__TASK STATEMENT__:
Quote the records below word for word, please, from the very first line through the one that contains "3_3_place_gp | 5.370 | 0.5278", and nothing beyond it.
TASK INPUTS section start
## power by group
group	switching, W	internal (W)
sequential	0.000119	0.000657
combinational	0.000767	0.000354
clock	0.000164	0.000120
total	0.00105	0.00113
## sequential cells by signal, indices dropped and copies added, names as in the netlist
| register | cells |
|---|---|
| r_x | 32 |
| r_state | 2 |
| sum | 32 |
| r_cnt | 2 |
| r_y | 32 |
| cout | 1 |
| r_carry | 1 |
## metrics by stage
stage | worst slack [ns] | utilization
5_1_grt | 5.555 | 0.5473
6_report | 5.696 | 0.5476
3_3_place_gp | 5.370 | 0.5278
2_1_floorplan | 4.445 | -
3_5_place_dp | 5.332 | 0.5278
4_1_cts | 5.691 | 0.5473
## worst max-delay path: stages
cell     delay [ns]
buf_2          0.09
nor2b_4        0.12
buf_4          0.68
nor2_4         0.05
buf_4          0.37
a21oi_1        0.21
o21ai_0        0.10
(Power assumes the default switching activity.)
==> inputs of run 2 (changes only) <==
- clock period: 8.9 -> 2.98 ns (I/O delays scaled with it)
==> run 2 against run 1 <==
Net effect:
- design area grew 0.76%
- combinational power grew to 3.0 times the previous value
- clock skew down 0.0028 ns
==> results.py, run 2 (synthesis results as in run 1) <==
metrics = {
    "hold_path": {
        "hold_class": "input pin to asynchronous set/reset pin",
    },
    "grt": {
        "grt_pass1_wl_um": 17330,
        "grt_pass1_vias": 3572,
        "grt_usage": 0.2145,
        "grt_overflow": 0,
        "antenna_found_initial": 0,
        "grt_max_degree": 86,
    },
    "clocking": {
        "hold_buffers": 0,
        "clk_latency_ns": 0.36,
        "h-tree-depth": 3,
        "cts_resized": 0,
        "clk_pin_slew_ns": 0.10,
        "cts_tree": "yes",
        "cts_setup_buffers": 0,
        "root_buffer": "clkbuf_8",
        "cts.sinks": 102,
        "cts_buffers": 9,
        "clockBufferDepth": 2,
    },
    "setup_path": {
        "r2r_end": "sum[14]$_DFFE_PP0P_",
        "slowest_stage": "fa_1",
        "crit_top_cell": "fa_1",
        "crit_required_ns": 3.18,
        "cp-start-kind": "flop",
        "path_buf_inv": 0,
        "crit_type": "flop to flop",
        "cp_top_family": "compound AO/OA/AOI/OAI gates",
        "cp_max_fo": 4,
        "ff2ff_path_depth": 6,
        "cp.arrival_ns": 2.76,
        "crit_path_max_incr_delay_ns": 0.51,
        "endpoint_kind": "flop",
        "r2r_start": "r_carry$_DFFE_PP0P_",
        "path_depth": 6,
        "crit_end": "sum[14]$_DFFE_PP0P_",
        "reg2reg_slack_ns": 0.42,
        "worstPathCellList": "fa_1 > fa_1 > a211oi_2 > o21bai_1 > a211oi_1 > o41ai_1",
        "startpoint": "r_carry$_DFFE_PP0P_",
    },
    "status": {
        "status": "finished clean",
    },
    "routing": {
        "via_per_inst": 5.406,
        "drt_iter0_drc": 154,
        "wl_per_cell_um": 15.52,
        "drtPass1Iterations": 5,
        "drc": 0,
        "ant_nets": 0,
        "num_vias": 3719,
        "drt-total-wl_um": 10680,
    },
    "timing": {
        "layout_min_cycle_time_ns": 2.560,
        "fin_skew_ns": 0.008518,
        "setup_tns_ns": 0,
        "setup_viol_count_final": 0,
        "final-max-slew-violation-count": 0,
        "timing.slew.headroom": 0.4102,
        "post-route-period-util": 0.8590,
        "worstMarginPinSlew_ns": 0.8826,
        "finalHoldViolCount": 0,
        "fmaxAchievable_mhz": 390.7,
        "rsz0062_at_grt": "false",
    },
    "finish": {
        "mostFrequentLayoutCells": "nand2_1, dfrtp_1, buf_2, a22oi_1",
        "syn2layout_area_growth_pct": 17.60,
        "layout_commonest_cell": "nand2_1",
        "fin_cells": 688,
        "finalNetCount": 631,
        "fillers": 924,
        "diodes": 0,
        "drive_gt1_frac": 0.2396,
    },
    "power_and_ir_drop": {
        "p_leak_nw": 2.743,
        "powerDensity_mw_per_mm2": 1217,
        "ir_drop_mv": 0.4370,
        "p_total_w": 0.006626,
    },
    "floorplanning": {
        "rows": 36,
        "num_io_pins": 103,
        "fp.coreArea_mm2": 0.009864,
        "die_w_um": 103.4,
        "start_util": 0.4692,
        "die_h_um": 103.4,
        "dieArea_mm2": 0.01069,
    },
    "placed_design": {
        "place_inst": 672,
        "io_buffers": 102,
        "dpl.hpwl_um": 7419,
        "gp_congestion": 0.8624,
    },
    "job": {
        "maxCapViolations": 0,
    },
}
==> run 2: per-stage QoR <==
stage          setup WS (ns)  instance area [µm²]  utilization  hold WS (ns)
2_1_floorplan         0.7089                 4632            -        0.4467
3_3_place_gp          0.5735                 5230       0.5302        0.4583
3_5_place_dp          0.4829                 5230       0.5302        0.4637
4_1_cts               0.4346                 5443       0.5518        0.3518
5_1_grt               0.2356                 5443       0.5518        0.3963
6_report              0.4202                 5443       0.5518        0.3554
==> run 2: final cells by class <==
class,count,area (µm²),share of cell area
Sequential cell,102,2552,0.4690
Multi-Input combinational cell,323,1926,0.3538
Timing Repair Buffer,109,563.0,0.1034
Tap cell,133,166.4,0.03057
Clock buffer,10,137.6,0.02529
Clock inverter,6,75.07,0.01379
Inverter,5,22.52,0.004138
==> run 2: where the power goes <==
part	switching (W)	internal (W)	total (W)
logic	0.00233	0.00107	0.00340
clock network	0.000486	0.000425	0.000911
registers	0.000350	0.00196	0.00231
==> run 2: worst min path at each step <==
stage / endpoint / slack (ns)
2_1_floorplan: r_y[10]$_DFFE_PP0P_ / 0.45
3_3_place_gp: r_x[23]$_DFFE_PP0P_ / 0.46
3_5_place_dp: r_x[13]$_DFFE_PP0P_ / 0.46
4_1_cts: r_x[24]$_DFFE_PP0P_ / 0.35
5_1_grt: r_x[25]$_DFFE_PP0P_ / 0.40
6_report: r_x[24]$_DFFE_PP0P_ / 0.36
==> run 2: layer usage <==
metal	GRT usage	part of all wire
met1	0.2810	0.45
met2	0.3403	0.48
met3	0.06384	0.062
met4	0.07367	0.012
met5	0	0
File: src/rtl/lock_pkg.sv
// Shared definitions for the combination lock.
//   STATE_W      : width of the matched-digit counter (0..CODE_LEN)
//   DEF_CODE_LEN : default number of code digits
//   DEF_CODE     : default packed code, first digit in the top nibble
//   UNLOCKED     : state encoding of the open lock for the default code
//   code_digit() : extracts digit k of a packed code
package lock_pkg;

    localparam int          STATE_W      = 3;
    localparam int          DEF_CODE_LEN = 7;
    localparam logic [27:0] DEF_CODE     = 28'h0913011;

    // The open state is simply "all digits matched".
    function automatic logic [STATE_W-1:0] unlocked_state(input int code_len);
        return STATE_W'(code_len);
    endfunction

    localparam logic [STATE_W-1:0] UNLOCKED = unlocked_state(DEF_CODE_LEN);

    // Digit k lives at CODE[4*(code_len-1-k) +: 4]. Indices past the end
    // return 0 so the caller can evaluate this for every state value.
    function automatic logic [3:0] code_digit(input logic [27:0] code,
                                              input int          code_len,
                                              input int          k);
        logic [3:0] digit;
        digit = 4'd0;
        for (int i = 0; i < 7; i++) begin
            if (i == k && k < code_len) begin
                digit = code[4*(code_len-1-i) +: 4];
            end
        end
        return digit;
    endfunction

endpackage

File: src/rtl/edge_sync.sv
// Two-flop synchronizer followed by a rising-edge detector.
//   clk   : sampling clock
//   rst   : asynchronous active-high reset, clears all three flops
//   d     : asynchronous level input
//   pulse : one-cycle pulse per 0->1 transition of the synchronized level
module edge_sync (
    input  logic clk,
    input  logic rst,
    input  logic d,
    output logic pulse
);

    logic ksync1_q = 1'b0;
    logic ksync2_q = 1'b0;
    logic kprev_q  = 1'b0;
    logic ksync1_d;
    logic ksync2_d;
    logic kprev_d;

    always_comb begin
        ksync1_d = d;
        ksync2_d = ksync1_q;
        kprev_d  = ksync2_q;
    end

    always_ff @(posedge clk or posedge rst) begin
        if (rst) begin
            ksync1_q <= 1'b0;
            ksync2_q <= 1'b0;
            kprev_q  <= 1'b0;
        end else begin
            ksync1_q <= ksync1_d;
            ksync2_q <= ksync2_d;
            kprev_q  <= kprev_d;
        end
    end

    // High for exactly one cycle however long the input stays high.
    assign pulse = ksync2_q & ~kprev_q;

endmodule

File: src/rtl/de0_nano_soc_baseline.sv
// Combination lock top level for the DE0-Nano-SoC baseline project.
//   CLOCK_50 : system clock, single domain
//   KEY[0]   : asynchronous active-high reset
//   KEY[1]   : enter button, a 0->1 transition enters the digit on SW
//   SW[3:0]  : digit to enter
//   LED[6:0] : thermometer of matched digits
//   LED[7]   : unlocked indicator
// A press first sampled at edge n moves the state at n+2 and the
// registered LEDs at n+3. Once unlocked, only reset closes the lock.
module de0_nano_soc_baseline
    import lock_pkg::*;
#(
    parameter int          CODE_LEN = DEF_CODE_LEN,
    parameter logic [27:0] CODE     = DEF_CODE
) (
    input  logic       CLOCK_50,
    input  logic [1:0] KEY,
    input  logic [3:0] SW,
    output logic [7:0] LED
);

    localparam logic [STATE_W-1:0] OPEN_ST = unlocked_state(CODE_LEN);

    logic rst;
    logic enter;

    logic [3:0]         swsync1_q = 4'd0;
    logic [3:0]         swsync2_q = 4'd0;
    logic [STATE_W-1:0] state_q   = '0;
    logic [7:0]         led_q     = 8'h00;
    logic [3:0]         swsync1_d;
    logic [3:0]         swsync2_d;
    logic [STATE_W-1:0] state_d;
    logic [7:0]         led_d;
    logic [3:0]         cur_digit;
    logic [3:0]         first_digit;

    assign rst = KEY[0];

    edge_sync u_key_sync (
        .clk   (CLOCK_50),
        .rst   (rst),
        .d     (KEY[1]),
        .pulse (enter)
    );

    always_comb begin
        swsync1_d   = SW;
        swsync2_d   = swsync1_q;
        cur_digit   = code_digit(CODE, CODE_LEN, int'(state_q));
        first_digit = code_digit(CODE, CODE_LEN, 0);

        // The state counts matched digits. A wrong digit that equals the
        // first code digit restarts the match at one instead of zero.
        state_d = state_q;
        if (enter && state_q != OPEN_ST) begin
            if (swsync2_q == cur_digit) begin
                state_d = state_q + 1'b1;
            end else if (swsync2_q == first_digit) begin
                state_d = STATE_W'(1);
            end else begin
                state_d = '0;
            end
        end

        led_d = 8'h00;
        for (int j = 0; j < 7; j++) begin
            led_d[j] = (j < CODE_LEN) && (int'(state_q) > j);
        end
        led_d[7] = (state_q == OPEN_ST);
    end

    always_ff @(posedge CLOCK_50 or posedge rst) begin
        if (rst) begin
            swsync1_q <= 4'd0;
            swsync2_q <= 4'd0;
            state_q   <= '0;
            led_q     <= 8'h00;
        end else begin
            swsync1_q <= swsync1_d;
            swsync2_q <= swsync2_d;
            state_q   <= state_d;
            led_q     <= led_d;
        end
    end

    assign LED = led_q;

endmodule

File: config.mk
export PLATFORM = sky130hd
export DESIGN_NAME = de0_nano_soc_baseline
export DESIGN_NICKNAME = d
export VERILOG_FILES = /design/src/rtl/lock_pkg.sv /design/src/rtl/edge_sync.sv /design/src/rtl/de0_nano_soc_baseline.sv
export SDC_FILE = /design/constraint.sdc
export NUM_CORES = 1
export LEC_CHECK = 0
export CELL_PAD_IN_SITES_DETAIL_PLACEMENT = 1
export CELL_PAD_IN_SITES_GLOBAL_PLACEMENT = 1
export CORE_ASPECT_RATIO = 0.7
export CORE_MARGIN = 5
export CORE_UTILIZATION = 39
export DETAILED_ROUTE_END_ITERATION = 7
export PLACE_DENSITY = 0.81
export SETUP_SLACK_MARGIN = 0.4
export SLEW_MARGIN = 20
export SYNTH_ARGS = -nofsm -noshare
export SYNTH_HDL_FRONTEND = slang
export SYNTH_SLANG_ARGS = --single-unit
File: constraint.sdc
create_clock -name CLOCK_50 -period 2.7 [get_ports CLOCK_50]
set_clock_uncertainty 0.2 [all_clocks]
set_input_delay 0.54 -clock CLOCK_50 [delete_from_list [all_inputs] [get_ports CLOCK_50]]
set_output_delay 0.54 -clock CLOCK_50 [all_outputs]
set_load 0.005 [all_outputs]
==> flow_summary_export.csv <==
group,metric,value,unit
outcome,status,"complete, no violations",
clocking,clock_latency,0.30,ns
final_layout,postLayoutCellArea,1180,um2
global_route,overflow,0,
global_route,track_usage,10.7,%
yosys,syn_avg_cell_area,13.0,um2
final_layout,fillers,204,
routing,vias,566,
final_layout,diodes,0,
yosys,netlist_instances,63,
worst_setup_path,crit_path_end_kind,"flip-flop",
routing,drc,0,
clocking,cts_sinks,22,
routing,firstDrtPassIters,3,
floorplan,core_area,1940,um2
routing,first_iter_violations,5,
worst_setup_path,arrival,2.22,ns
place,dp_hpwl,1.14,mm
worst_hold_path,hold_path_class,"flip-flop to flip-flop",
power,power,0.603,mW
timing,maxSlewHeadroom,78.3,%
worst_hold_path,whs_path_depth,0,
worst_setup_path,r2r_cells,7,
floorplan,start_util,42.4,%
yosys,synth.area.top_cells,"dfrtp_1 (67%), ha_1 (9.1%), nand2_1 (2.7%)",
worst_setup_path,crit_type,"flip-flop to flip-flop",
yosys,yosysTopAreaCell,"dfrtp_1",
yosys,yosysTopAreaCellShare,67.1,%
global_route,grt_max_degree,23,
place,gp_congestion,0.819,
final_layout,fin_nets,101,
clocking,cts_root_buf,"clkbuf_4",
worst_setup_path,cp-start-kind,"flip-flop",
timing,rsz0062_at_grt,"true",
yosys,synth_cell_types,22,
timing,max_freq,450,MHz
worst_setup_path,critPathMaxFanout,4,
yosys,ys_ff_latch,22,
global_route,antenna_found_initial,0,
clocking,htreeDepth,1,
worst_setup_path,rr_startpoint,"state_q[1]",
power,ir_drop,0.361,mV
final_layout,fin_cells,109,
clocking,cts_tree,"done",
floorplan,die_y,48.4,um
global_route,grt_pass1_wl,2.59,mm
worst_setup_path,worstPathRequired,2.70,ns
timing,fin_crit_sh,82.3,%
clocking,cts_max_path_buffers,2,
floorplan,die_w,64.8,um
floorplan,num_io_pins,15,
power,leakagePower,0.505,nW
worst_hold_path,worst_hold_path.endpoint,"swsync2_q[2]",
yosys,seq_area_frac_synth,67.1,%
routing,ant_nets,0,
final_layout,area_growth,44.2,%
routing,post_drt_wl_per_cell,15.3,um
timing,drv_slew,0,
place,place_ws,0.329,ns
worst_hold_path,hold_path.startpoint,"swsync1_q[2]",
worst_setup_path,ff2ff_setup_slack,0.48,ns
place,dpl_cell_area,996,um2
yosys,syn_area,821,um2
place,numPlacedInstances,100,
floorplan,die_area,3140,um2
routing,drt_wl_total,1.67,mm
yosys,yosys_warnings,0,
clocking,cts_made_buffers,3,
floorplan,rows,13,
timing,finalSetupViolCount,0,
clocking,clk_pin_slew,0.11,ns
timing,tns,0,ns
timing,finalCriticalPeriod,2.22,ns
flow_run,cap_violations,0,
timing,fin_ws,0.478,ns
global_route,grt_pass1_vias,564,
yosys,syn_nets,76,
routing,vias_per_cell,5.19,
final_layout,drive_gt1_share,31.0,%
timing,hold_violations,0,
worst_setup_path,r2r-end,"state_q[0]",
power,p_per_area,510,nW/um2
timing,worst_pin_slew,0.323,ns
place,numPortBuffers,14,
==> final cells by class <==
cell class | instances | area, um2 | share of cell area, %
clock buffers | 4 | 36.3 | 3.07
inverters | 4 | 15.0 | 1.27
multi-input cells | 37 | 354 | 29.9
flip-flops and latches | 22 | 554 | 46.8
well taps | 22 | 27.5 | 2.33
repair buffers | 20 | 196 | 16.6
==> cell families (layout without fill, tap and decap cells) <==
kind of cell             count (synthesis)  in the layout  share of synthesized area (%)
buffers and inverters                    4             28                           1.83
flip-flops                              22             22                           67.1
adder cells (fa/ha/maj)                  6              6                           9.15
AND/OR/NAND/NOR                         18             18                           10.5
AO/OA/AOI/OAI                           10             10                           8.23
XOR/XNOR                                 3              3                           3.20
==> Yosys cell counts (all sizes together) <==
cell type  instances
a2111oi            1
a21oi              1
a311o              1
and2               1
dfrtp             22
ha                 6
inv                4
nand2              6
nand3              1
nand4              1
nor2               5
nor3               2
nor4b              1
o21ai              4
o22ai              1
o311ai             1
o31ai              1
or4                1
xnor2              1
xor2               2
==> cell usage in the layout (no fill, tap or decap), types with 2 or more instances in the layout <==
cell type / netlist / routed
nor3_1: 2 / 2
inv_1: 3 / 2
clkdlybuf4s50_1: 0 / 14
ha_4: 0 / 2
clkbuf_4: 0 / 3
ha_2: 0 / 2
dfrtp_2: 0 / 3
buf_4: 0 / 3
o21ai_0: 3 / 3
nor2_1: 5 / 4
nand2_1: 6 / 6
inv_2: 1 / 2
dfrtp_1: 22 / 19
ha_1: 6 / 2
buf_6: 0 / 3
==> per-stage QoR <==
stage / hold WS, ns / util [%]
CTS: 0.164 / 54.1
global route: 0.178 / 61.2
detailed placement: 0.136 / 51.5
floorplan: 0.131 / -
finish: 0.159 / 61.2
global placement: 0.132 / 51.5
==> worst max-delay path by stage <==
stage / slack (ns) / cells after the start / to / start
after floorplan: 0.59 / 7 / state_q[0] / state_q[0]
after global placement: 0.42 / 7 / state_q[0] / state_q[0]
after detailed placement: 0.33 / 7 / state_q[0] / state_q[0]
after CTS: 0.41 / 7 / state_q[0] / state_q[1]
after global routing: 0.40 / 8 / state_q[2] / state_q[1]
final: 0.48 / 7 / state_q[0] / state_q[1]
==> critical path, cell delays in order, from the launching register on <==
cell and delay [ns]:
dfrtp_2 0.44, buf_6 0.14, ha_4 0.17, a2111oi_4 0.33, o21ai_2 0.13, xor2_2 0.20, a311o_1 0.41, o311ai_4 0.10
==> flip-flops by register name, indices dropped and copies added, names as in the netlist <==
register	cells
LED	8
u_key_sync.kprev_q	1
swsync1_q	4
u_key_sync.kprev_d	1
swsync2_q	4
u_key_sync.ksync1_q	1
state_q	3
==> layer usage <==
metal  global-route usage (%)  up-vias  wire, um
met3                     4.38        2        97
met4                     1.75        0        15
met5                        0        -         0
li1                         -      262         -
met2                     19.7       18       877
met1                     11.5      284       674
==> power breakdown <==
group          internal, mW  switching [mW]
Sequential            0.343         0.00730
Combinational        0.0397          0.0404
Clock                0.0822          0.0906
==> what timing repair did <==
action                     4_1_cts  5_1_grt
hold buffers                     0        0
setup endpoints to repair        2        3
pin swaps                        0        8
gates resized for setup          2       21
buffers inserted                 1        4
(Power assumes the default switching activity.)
TASK INPUTS section end
__EXPECTED ANSWER__:
## power by group
group	switching, W	internal (W)
sequential	0.000119	0.000657
combinational	0.000767	0.000354
clock	0.000164	0.000120
total	0.00105	0.00113
## sequential cells by signal, indices dropped and copies added, names as in the netlist
| register | cells |
|---|---|
| r_x | 32 |
| r_state | 2 |
| sum | 32 |
| r_cnt | 2 |
| r_y | 32 |
| cout | 1 |
| r_carry | 1 |
## metrics by stage
stage | worst slack [ns] | utilization
5_1_grt | 5.555 | 0.5473
6_report | 5.696 | 0.5476
3_3_place_gp | 5.370 | 0.5278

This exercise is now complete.